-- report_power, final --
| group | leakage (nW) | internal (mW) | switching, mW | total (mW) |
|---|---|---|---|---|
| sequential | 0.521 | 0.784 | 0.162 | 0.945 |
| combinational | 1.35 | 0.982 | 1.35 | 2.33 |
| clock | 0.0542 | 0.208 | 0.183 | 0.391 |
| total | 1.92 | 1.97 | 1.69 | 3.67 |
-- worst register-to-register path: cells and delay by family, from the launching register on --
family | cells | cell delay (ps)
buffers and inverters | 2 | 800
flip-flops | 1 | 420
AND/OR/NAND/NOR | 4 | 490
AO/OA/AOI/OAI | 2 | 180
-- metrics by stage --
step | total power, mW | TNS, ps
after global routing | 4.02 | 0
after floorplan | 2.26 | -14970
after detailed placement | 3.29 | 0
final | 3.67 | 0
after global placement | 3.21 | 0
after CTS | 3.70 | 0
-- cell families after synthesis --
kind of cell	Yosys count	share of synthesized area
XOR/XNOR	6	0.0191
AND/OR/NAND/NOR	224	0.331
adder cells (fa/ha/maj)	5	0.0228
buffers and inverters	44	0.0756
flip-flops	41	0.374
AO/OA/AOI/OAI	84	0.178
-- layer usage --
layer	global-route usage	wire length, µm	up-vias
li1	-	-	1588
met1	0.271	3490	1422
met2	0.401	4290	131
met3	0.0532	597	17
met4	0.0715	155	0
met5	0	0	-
--- src/rtl/alu_mem_pkg.sv ---
// Shared constants and types for the ALU bus initiator: register map,
// ALU op encoding and the master FSM state set.
package alu_mem_pkg;

    localparam logic [1:0]  ADDR_A      = 2'd0;
    localparam logic [1:0]  ADDR_B      = 2'd1;
    localparam logic [1:0]  ADDR_OP     = 2'd2;
    localparam logic [1:0]  ADDR_EXEC   = 2'd3;
    localparam logic [7:0]  EXEC_DATA   = 8'h01;
    localparam logic [15:0] DIV0_RESULT = 16'hDEAD;

    typedef enum logic [2:0] {
        OP_NOP = 3'd0,
        OP_ADD = 3'd1,
        OP_SUB = 3'd2,
        OP_MUL = 3'd3,
        OP_DIV = 3'd4
    } alu_op_e;

    typedef enum logic [2:0] {
        S_IDLE,
        S_WR_A,
        S_WR_B,
        S_WR_OP,
        S_WR_EXEC,
        S_WAIT,
        S_CAPTURE,
        S_RESP
    } state_e;

    // First register write still needed, in map order; EXEC is always issued.
    function automatic state_e first_write(input logic need_a,
                                           input logic need_b,
                                           input logic need_op);
        state_e nxt;
        if (need_a)       nxt = S_WR_A;
        else if (need_b)  nxt = S_WR_B;
        else if (need_op) nxt = S_WR_OP;
        else              nxt = S_WR_EXEC;
        return nxt;
    endfunction

endpackage

--- src/rtl/alu_mem_master_if.sv ---
// Command, response and memory-bus signals of the ALU bus initiator.
// The master modport is the initiator's view; slave is the environment's.
interface alu_mem_master_if #(
    parameter int ADDR_WIDTH = 2,
    parameter int DATA_WIDTH = 8,
    parameter int RES_WIDTH  = 16
);
    logic                  cmd_valid;
    logic                  cmd_ready;
    logic [DATA_WIDTH-1:0] cmd_a;
    logic [DATA_WIDTH-1:0] cmd_b;
    logic [2:0]            cmd_op;

    logic                  rsp_valid;
    logic                  rsp_ready;
    logic [RES_WIDTH-1:0]  rsp_result;
    logic                  rsp_div0;
    logic                  rsp_err;

    logic                  bus_enable;
    logic                  bus_rd_wr;
    logic [ADDR_WIDTH-1:0] bus_addr;
    logic [DATA_WIDTH-1:0] bus_wr_data;
    logic [RES_WIDTH-1:0]  bus_res_out;

    modport master (
        input  cmd_valid, cmd_a, cmd_b, cmd_op, rsp_ready, bus_res_out,
        output cmd_ready, rsp_valid, rsp_result, rsp_div0, rsp_err,
               bus_enable, bus_rd_wr, bus_addr, bus_wr_data
    );

    modport slave (
        output cmd_valid, cmd_a, cmd_b, cmd_op, rsp_ready, bus_res_out,
        input  cmd_ready, rsp_valid, rsp_result, rsp_div0, rsp_err,
               bus_enable, bus_rd_wr, bus_addr, bus_wr_data
    );
endinterface

--- src/rtl/alu_mem_master.sv ---
// Bus initiator for the memory-mapped ALU: programs A/B/OP/EXEC over the bus,
// skipping writes whose value the ALU already holds, then returns the result.
module alu_mem_master
    import alu_mem_pkg::*;
#(
    parameter int ADDR_WIDTH = 2,
    parameter int DATA_WIDTH = 8,
    parameter int RES_WIDTH  = 16
) (
    input  logic                 clk,
    input  logic                 rst,
    alu_mem_master_if.master     bus
);

    state_e                state_q, state_d;

    logic [DATA_WIDTH-1:0] a_q, a_d, b_q, b_d;
    logic [2:0]            op_q, op_d;
    logic [DATA_WIDTH-1:0] sh_a_q, sh_a_d, sh_b_q, sh_b_d, sh_op_q, sh_op_d;

    logic                  cmd_ready_q, cmd_ready_d;
    logic                  rsp_valid_q, rsp_valid_d;
    logic [RES_WIDTH-1:0]  rsp_result_q, rsp_result_d;
    logic                  rsp_div0_q, rsp_div0_d;
    logic                  rsp_err_q, rsp_err_d;
    logic                  bus_enable_q, bus_enable_d;
    logic [ADDR_WIDTH-1:0] bus_addr_q, bus_addr_d;
    logic [DATA_WIDTH-1:0] bus_wr_data_q, bus_wr_data_d;

    logic                  accept;
    logic [DATA_WIDTH-1:0] a_cur, b_cur, op_word;
    logic [2:0]            op_cur;
    logic                  need_a, need_b, need_op;

    // In IDLE the operands come straight from the command port so the first
    // write can be set up on the accept edge itself.
    assign accept  = (state_q == S_IDLE) && bus.cmd_valid && cmd_ready_q;
    assign a_cur   = (state_q == S_IDLE) ? bus.cmd_a  : a_q;
    assign b_cur   = (state_q == S_IDLE) ? bus.cmd_b  : b_q;
    assign op_cur  = (state_q == S_IDLE) ? bus.cmd_op : op_q;
    assign op_word = {{(DATA_WIDTH-3){1'b0}}, op_cur};
    assign need_a  = (a_cur   != sh_a_q);
    assign need_b  = (b_cur   != sh_b_q);
    assign need_op = (op_word != sh_op_q);

    always_ff @(posedge clk or posedge rst) begin
        if (rst) begin
            state_q       <= S_IDLE;
            a_q           <= '0;
            b_q           <= '0;
            op_q          <= '0;
            sh_a_q        <= '1;
            sh_b_q        <= '1;
            sh_op_q       <= '1;
            cmd_ready_q   <= 1'b1;
            rsp_valid_q   <= 1'b0;
            rsp_result_q  <= '0;
            rsp_div0_q    <= 1'b0;
            rsp_err_q     <= 1'b0;
            bus_enable_q  <= 1'b0;
            bus_addr_q    <= '0;
            bus_wr_data_q <= '0;
        end else begin
            state_q       <= state_d;
            a_q           <= a_d;
            b_q           <= b_d;
            op_q          <= op_d;
            sh_a_q        <= sh_a_d;
            sh_b_q        <= sh_b_d;
            sh_op_q       <= sh_op_d;
            cmd_ready_q   <= cmd_ready_d;
            rsp_valid_q   <= rsp_valid_d;
            rsp_result_q  <= rsp_result_d;
            rsp_div0_q    <= rsp_div0_d;
            rsp_err_q     <= rsp_err_d;
            bus_enable_q  <= bus_enable_d;
            bus_addr_q    <= bus_addr_d;
            bus_wr_data_q <= bus_wr_data_d;
        end
    end

    always_comb begin
        state_d = state_q;
        case (state_q)
            S_IDLE:    if (accept) state_d = first_write(need_a, need_b, need_op);
            S_WR_A:    state_d = first_write(1'b0, need_b, need_op);
            S_WR_B:    state_d = first_write(1'b0, 1'b0, need_op);
            S_WR_OP:   state_d = S_WR_EXEC;
            S_WR_EXEC: state_d = S_WAIT;
            S_WAIT:    state_d = S_CAPTURE;
            S_CAPTURE: state_d = S_RESP;
            S_RESP:    if (bus.rsp_ready) state_d = S_IDLE;
            default:   state_d = S_IDLE;
        endcase
    end

    // Registered outputs are loaded from the upcoming state so each one is
    // valid for exactly the cycle that state occupies.
    always_comb begin
        a_d           = a_q;
        b_d           = b_q;
        op_d          = op_q;
        sh_a_d        = sh_a_q;
        sh_b_d        = sh_b_q;
        sh_op_d       = sh_op_q;
        rsp_result_d  = rsp_result_q;
        rsp_div0_d    = rsp_div0_q;
        rsp_err_d     = rsp_err_q;
        bus_enable_d  = 1'b0;
        bus_addr_d    = '0;
        bus_wr_data_d = '0;

        if (accept) begin
            a_d  = bus.cmd_a;
            b_d  = bus.cmd_b;
            op_d = bus.cmd_op;
        end

        case (state_q)
            S_WR_A:  sh_a_d  = a_q;
            S_WR_B:  sh_b_d  = b_q;
            S_WR_OP: sh_op_d = {{(DATA_WIDTH-3){1'b0}}, op_q};
            S_CAPTURE: begin
                rsp_result_d = bus.bus_res_out;
                rsp_div0_d   = (op_q == 3'(OP_DIV)) && (b_q == '0);
                rsp_err_d    = (op_q > 3'(OP_DIV));
            end
            default: ;
        endcase

        case (state_d)
            S_WR_A: begin
                bus_enable_d  = 1'b1;
                bus_addr_d    = ADDR_WIDTH'(ADDR_A);
                bus_wr_data_d = a_cur;
            end
            S_WR_B: begin
                bus_enable_d  = 1'b1;
                bus_addr_d    = ADDR_WIDTH'(ADDR_B);
                bus_wr_data_d = b_cur;
            end
            S_WR_OP: begin
                bus_enable_d  = 1'b1;
                bus_addr_d    = ADDR_WIDTH'(ADDR_OP);
                bus_wr_data_d = op_word;
            end
            S_WR_EXEC: begin
                bus_enable_d  = 1'b1;
                bus_addr_d    = ADDR_WIDTH'(ADDR_EXEC);
                bus_wr_data_d = DATA_WIDTH'(EXEC_DATA);
            end
            default: ;
        endcase

        cmd_ready_d = (state_d == S_IDLE);
        rsp_valid_d = (state_d == S_RESP);
    end

    // cmd_ready is gated so it reads 0 during reset yet is 1 right after release.
    assign bus.cmd_ready   = cmd_ready_q & ~rst;
    assign bus.rsp_valid   = rsp_valid_q;
    assign bus.rsp_result  = rsp_result_q;
    assign bus.rsp_div0    = rsp_div0_q;
    assign bus.rsp_err     = rsp_err_q;
    assign bus.bus_enable  = bus_enable_q;
    assign bus.bus_rd_wr   = 1'b0;
    assign bus.bus_addr    = bus_addr_q;
    assign bus.bus_wr_data = bus_wr_data_q;

endmodule
[src/rtl/tp_capture_if.sv]
// Probe, trigger-configuration and readout signals of the tp_capture block.
// The master side drives probes, trigger setup and read strobes; the slave side is the capture block.
interface tp_capture_if #(
    parameter int NCH = 4,
    parameter int W   = 16
);
    localparam int SW = (NCH > 1) ? $clog2(NCH) : 1;

    logic [NCH*W-1:0] PROBE;
    logic             PROBE_VLD;
    logic             ARM;
    logic [SW-1:0]    TRIG_SEL;
    logic [W-1:0]     TRIG_MASK;
    logic [W-1:0]     TRIG_VAL;
    logic [1:0]       TRIG_MODE;
    logic             FORCE_TRIG;
    logic             RD_EN;
    logic [NCH*W-1:0] RD_DATA;
    logic             RD_VLD;
    logic [15:0]      RD_TS;
    logic [2:0]       STATE;
    logic             DONE;

    modport master (
        output PROBE, PROBE_VLD, ARM, TRIG_SEL, TRIG_MASK, TRIG_VAL, TRIG_MODE, FORCE_TRIG, RD_EN,
        input  RD_DATA, RD_VLD, RD_TS, STATE, DONE
    );
    modport slave (
        input  PROBE, PROBE_VLD, ARM, TRIG_SEL, TRIG_MASK, TRIG_VAL, TRIG_MODE, FORCE_TRIG, RD_EN,
        output RD_DATA, RD_VLD, RD_TS, STATE, DONE
    );
endinterface

[src/rtl/tp_capture.sv]
// Test-point capture: circular probe buffer with masked trigger, PRE pre-trigger samples, oldest-first readout.
// Optional TP_TIMESTAMP_EN stores a saturating 16-bit cycle stamp with each sample and returns it on RD_TS.
module tp_capture #(
    parameter int NCH   = 4,
    parameter int W     = 16,
    parameter int DEPTH = 32,
    parameter int PRE   = 8
) (
    input  logic           SYS_CLK,
    input  logic           RESET,
    tp_capture_if.slave    bus
);
    localparam int AW    = $clog2(DEPTH);
    localparam int CW    = $clog2(DEPTH + 1);
    localparam int PW    = NCH * W;
    localparam int POSTN = DEPTH - PRE;

    typedef enum logic [2:0] {
        S_IDLE = 3'd0,
        S_PRE  = 3'd1,
        S_WAIT = 3'd2,
        S_POST = 3'd3,
        S_DONE = 3'd4
    } state_t;

    state_t          r_state, w_state_nxt;
    logic [AW-1:0]   r_wp, r_rp;
    logic [CW-1:0]   r_cnt;
    logic            r_prev_match, r_force;
    logic [PW-1:0]   r_mem [DEPTH];
    logic [PW-1:0]   r_rd_data;
    logic            r_rd_vld;

    logic [W-1:0]    w_ch;
    logic            w_match, w_hit, w_force, w_wr, w_rd, w_trig;

    always_comb begin
        w_ch    = bus.PROBE[int'(bus.TRIG_SEL)*W +: W];
        w_match = ((w_ch ^ bus.TRIG_VAL) & bus.TRIG_MASK) == '0;
        w_force = r_force | bus.FORCE_TRIG;
        // ARM wins over a same-cycle sample or read, so both are gated here
        w_wr    = bus.PROBE_VLD & ~bus.ARM &
                  ((r_state == S_PRE) | (r_state == S_WAIT) | (r_state == S_POST));
        w_rd    = bus.RD_EN & ~bus.ARM & (r_state == S_DONE);
        case (bus.TRIG_MODE)
            2'b00:   w_hit = w_match;
            2'b01:   w_hit = ~w_match;
            2'b10:   w_hit = w_match & ~r_prev_match;
            default: w_hit = 1'b1;
        endcase
        w_trig = w_wr & (r_state == S_WAIT) & (w_hit | w_force);
    end

    always_comb begin
        w_state_nxt = r_state;
        if (bus.ARM) begin
            w_state_nxt = S_PRE;
        end else begin
            case (r_state)
                S_PRE:  if (w_wr && r_cnt == CW'(PRE - 1)) w_state_nxt = S_WAIT;
                S_WAIT: if (w_trig) w_state_nxt = (POSTN == 1) ? S_DONE : S_POST;
                S_POST: if (w_wr && r_cnt == CW'(POSTN - 1)) w_state_nxt = S_DONE;
                S_DONE: if (w_rd && r_cnt == CW'(DEPTH - 1)) w_state_nxt = S_IDLE;
                default: w_state_nxt = r_state;
            endcase
        end
    end

    always_ff @(posedge SYS_CLK) begin
        if (RESET) r_state <= S_IDLE;
        else       r_state <= w_state_nxt;
    end

    // r_cnt counts pre-trigger fill, then post-trigger samples, then reads
    always_ff @(posedge SYS_CLK) begin
        if (RESET) begin
            r_wp         <= '0;
            r_rp         <= '0;
            r_cnt        <= '0;
            r_prev_match <= 1'b0;
            r_force      <= 1'b0;
            r_rd_data    <= '0;
            r_rd_vld     <= 1'b0;
        end else begin
            r_rd_vld <= 1'b0;
            if (bus.ARM) begin
                r_wp         <= '0;
                r_cnt        <= '0;
                r_prev_match <= 1'b0;
                r_force      <= 1'b0;
            end else begin
                if (w_wr) r_wp <= r_wp + 1'b1;
                if (w_trig)              r_force <= 1'b0;
                else if (bus.FORCE_TRIG) r_force <= 1'b1;
                if (w_wr && r_state == S_WAIT) r_prev_match <= w_match;
                case (r_state)
                    S_PRE:  if (w_wr) r_cnt <= (r_cnt == CW'(PRE - 1)) ? '0 : r_cnt + 1'b1;
                    S_WAIT: if (w_trig) begin
                        r_rp  <= r_wp - AW'(PRE);
                        r_cnt <= (POSTN == 1) ? '0 : CW'(1);
                    end
                    S_POST: if (w_wr) r_cnt <= (r_cnt == CW'(POSTN - 1)) ? '0 : r_cnt + 1'b1;
                    S_DONE: if (w_rd) begin
                        r_rd_data <= r_mem[r_rp];
                        r_rd_vld  <= 1'b1;
                        r_rp      <= r_rp + 1'b1;
                        r_cnt     <= r_cnt + 1'b1;
                    end
                    default: ;
                endcase
            end
        end
    end

    always_ff @(posedge SYS_CLK) begin
        if (w_wr) r_mem[r_wp] <= bus.PROBE;
    end

`ifdef TP_TIMESTAMP_EN
    logic [15:0] r_ts, r_rd_ts;
    logic [15:0] r_ts_mem [DEPTH];

    always_ff @(posedge SYS_CLK) begin
        if (RESET) begin
            r_ts    <= '0;
            r_rd_ts <= '0;
        end else begin
            if (bus.ARM)               r_ts <= '0;
            else if (r_ts != 16'hFFFF) r_ts <= r_ts + 1'b1;
            if (w_rd) r_rd_ts <= r_ts_mem[r_rp];
        end
    end

    always_ff @(posedge SYS_CLK) begin
        if (w_wr) r_ts_mem[r_wp] <= r_ts;
    end

    assign bus.RD_TS = r_rd_ts;
`else
    assign bus.RD_TS = 16'h0000;
`endif

    assign bus.RD_DATA = r_rd_data;
    assign bus.RD_VLD  = r_rd_vld;
    assign bus.STATE   = r_state;
    assign bus.DONE    = (r_state == S_DONE);
endmodule

[src/flat_wrapper.sv]
// flat-port wrapper written by rule: the top's interface ports become plain ports
module tp_capture_flat 
#(
    parameter int NCH   = 4,
    parameter int W     = 16,
    parameter int DEPTH = 32,
    parameter int PRE   = 8
)
  (SYS_CLK, RESET, bus_PROBE, bus_PROBE_VLD, bus_ARM, bus_TRIG_SEL, bus_TRIG_MASK, bus_TRIG_VAL, bus_TRIG_MODE, bus_FORCE_TRIG, bus_RD_EN, bus_RD_DATA, bus_RD_VLD, bus_RD_TS, bus_STATE, bus_DONE);
  tp_capture_if #(.NCH(NCH), .W(W)) bus_i ();
  input  logic SYS_CLK;
  input  logic RESET;
  input wire logic [$bits(bus_i.PROBE)-1:0] bus_PROBE;
  input wire logic [$bits(bus_i.PROBE_VLD)-1:0] bus_PROBE_VLD;
  input wire logic [$bits(bus_i.ARM)-1:0] bus_ARM;
  input wire logic [$bits(bus_i.TRIG_SEL)-1:0] bus_TRIG_SEL;
  input wire logic [$bits(bus_i.TRIG_MASK)-1:0] bus_TRIG_MASK;
  input wire logic [$bits(bus_i.TRIG_VAL)-1:0] bus_TRIG_VAL;
  input wire logic [$bits(bus_i.TRIG_MODE)-1:0] bus_TRIG_MODE;
  input wire logic [$bits(bus_i.FORCE_TRIG)-1:0] bus_FORCE_TRIG;
  input wire logic [$bits(bus_i.RD_EN)-1:0] bus_RD_EN;
  output wire logic [$bits(bus_i.RD_DATA)-1:0] bus_RD_DATA;
  output wire logic [$bits(bus_i.RD_VLD)-1:0] bus_RD_VLD;
  output wire logic [$bits(bus_i.RD_TS)-1:0] bus_RD_TS;
  output wire logic [$bits(bus_i.STATE)-1:0] bus_STATE;
  output wire logic [$bits(bus_i.DONE)-1:0] bus_DONE;
  assign bus_i.PROBE = bus_PROBE;
  assign bus_i.PROBE_VLD = bus_PROBE_VLD;
  assign bus_i.ARM = bus_ARM;
  assign bus_i.TRIG_SEL = bus_TRIG_SEL;
  assign bus_i.TRIG_MASK = bus_TRIG_MASK;
  assign bus_i.TRIG_VAL = bus_TRIG_VAL;
  assign bus_i.TRIG_MODE = bus_TRIG_MODE;
  assign bus_i.FORCE_TRIG = bus_FORCE_TRIG;
  assign bus_i.RD_EN = bus_RD_EN;
  assign bus_RD_DATA = bus_i.RD_DATA;
  assign bus_RD_VLD = bus_i.RD_VLD;
  assign bus_RD_TS = bus_i.RD_TS;
  assign bus_STATE = bus_i.STATE;
  assign bus_DONE = bus_i.DONE;
  tp_capture #(.NCH(NCH), .W(W), .DEPTH(DEPTH), .PRE(PRE)) u_core (.SYS_CLK(SYS_CLK), .RESET(RESET), .bus(bus_i));
endmodule
===== src/rtl/cmos_pattern_src.sv =====
// DVP (OV5640-style) camera source emulator with test patterns.
// Ports: clk_pixel/rst, enable_i, mode_i, fill_i -> cmos_vsync/href/data, frame_start_o, frame_cnt_o, busy_o.
module cmos_pattern_src
   import cmos_pattern_src_pkg::*;
#(
   parameter int DATA_W     = 8,
   parameter int PIX_FMT    = 0,
   parameter int H_ACTIVE   = 1280,
   parameter int V_ACTIVE   = 720,
   parameter int H_BLANK    = 256,
   parameter int VS_WIDTH   = 8,
   parameter int V_BACK     = 64,
   parameter int V_FRONT    = 64,
   parameter int CHECK_LOG2 = 4,
   parameter int FCNT_W     = 16
) (
   input  logic              clk_pixel,
   input  logic              rst,
   input  logic              enable_i,
   input  logic [2:0]        mode_i,
   input  logic [15:0]       fill_i,
   output logic              cmos_vsync,
   output logic              cmos_href,
   output logic [DATA_W-1:0] cmos_data,
   output logic              frame_start_o,
   output logic [FCNT_W-1:0] frame_cnt_o,
   output logic              busy_o
);

   localparam int BPP      = (PIX_FMT == 1) ? 1 : 2;
   localparam int LINE_LEN = H_ACTIVE * BPP;
   localparam int BAR_W    = H_ACTIVE / 8;

   state_t      state;
   logic [31:0] cnt;
   logic [31:0] line_q;
   logic [2:0]  mode_q;
   logic [15:0] fill_q;
   logic [15:0] h_c;
   logic [15:0] v_c;
   logic [15:0] bar_sub;
   logic [2:0]  bar_c;
   logic [7:0]  lo_q;
   logic [15:0] pix;
   logic [7:0]  hi_byte;
   logic        last;
   logic        last_line;
   logic        go;
   logic        beat0_nxt;
   logic        ld;

   always_comb begin
      last = 1'b0;
      case (state)
         ST_VSYNC:  last = (cnt == 32'(VS_WIDTH - 1));
         ST_VBACK:  last = (cnt == 32'(V_BACK - 1));
         ST_LINE:   last = (cnt == 32'(LINE_LEN - 1));
         ST_HBLANK: last = (cnt == 32'(H_BLANK - 1));
         ST_VFRONT: last = (cnt == 32'(V_FRONT - 1));
         default:   last = 1'b0;
      endcase
   end

   assign last_line = (line_q == 32'(V_ACTIVE - 1));
   assign go = enable_i &&
               (state == ST_IDLE || (state == ST_VFRONT && last));

   // beat0_nxt: the next edge emits the first beat of a pixel
   always_comb begin
      beat0_nxt = 1'b0;
      case (state)
         ST_VBACK:  beat0_nxt = last;
         ST_HBLANK: beat0_nxt = last && !last_line;
         ST_LINE:   beat0_nxt = !last && (BPP == 1 || cnt[0]);
         default:   beat0_nxt = 1'b0;
      endcase
   end

   // first pixel is pre-loaded at the end of vsync; every beat0
   // then consumes the held pixel and fetches the next one
   assign ld = (state == ST_VSYNC && last) || beat0_nxt;

   assign hi_byte = (PIX_FMT == 1) ? {pix[15:11], pix[15:13]}
                                   : pix[15:8];

   cmos_pattern_pix #(
      .CHECK_LOG2 (CHECK_LOG2)
   ) u_pix (
      .clk_pixel (clk_pixel),
      .rst       (rst),
      .seed_i    (go),
      .ld_i      (ld),
      .mode_i    (mode_q),
      .fill_i    (fill_q),
      .h_i       (h_c),
      .v_i       (v_c),
      .bar_i     (bar_c),
      .pix_o     (pix)
   );

   // raster coordinates of the next pixel to fetch
   always_ff @(posedge clk_pixel) begin
      if (rst || go) begin
         h_c     <= '0;
         v_c     <= '0;
         bar_c   <= '0;
         bar_sub <= '0;
      end else if (ld) begin
         if (h_c == 16'(H_ACTIVE - 1)) begin
            h_c     <= '0;
            bar_c   <= '0;
            bar_sub <= '0;
            v_c     <= (v_c == 16'(V_ACTIVE - 1)) ? '0 : v_c + 16'd1;
         end else begin
            h_c <= h_c + 16'd1;
            if (bar_sub == 16'(BAR_W - 1)) begin
               bar_sub <= '0;
               bar_c   <= bar_c + 3'd1;
            end else begin
               bar_sub <= bar_sub + 16'd1;
            end
         end
      end
   end

   always_ff @(posedge clk_pixel) begin
      if (rst) begin
         state         <= ST_IDLE;
         cnt           <= '0;
         line_q        <= '0;
         mode_q        <= '0;
         fill_q        <= '0;
         lo_q          <= '0;
         cmos_vsync    <= 1'b0;
         cmos_href     <= 1'b0;
         cmos_data     <= '0;
         frame_start_o <= 1'b0;
         frame_cnt_o   <= '0;
         busy_o        <= 1'b0;
      end else begin
         frame_start_o <= 1'b0;
         if (beat0_nxt) begin
            cmos_data <= DATA_W'(hi_byte);
            lo_q      <= pix[7:0];
         end
         if (go) begin
            state         <= ST_VSYNC;
            cnt           <= '0;
            cmos_vsync    <= 1'b1;
            frame_start_o <= 1'b1;
            frame_cnt_o   <= frame_cnt_o + FCNT_W'(1);
            busy_o        <= 1'b1;
            mode_q        <= mode_i;
            fill_q        <= fill_i;
         end else begin
            case (state)
               ST_VSYNC: begin
                  if (last) begin
                     state      <= ST_VBACK;
                     cnt        <= '0;
                     cmos_vsync <= 1'b0;
                  end else cnt <= cnt + 32'd1;
               end
               ST_VBACK: begin
                  if (last) begin
                     state     <= ST_LINE;
                     cnt       <= '0;
                     line_q    <= '0;
                     cmos_href <= 1'b1;
                  end else cnt <= cnt + 32'd1;
               end
               ST_LINE: begin
                  if (last) begin
                     state     <= ST_HBLANK;
                     cnt       <= '0;
                     cmos_href <= 1'b0;
                     cmos_data <= '0;
                  end else begin
                     cnt <= cnt + 32'd1;
                     if (!beat0_nxt) cmos_data <= DATA_W'(lo_q);
                  end
               end
               ST_HBLANK: begin
                  if (last) begin
                     cnt <= '0;
                     if (last_line) begin
                        state <= ST_VFRONT;
                     end else begin
                        state     <= ST_LINE;
                        line_q    <= line_q + 32'd1;
                        cmos_href <= 1'b1;
                     end
                  end else cnt <= cnt + 32'd1;
               end
               ST_VFRONT: begin
                  if (last) begin
                     state  <= ST_IDLE;
                     cnt    <= '0;
                     busy_o <= 1'b0;
                  end else cnt <= cnt + 32'd1;
               end
               default: state <= ST_IDLE;
            endcase
         end
      end
   end

endmodule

........

For each line above that includes "initiator", make a copy.

## WRITTEN ANSWER
// Shared constants and types for the ALU bus initiator: register map,
// Command, response and memory-bus signals of the ALU bus initiator.
// The master modport is the initiator's view; slave is the environment's.
// Bus initiator for the memory-mapped ALU: programs A/B/OP/EXEC over the bus,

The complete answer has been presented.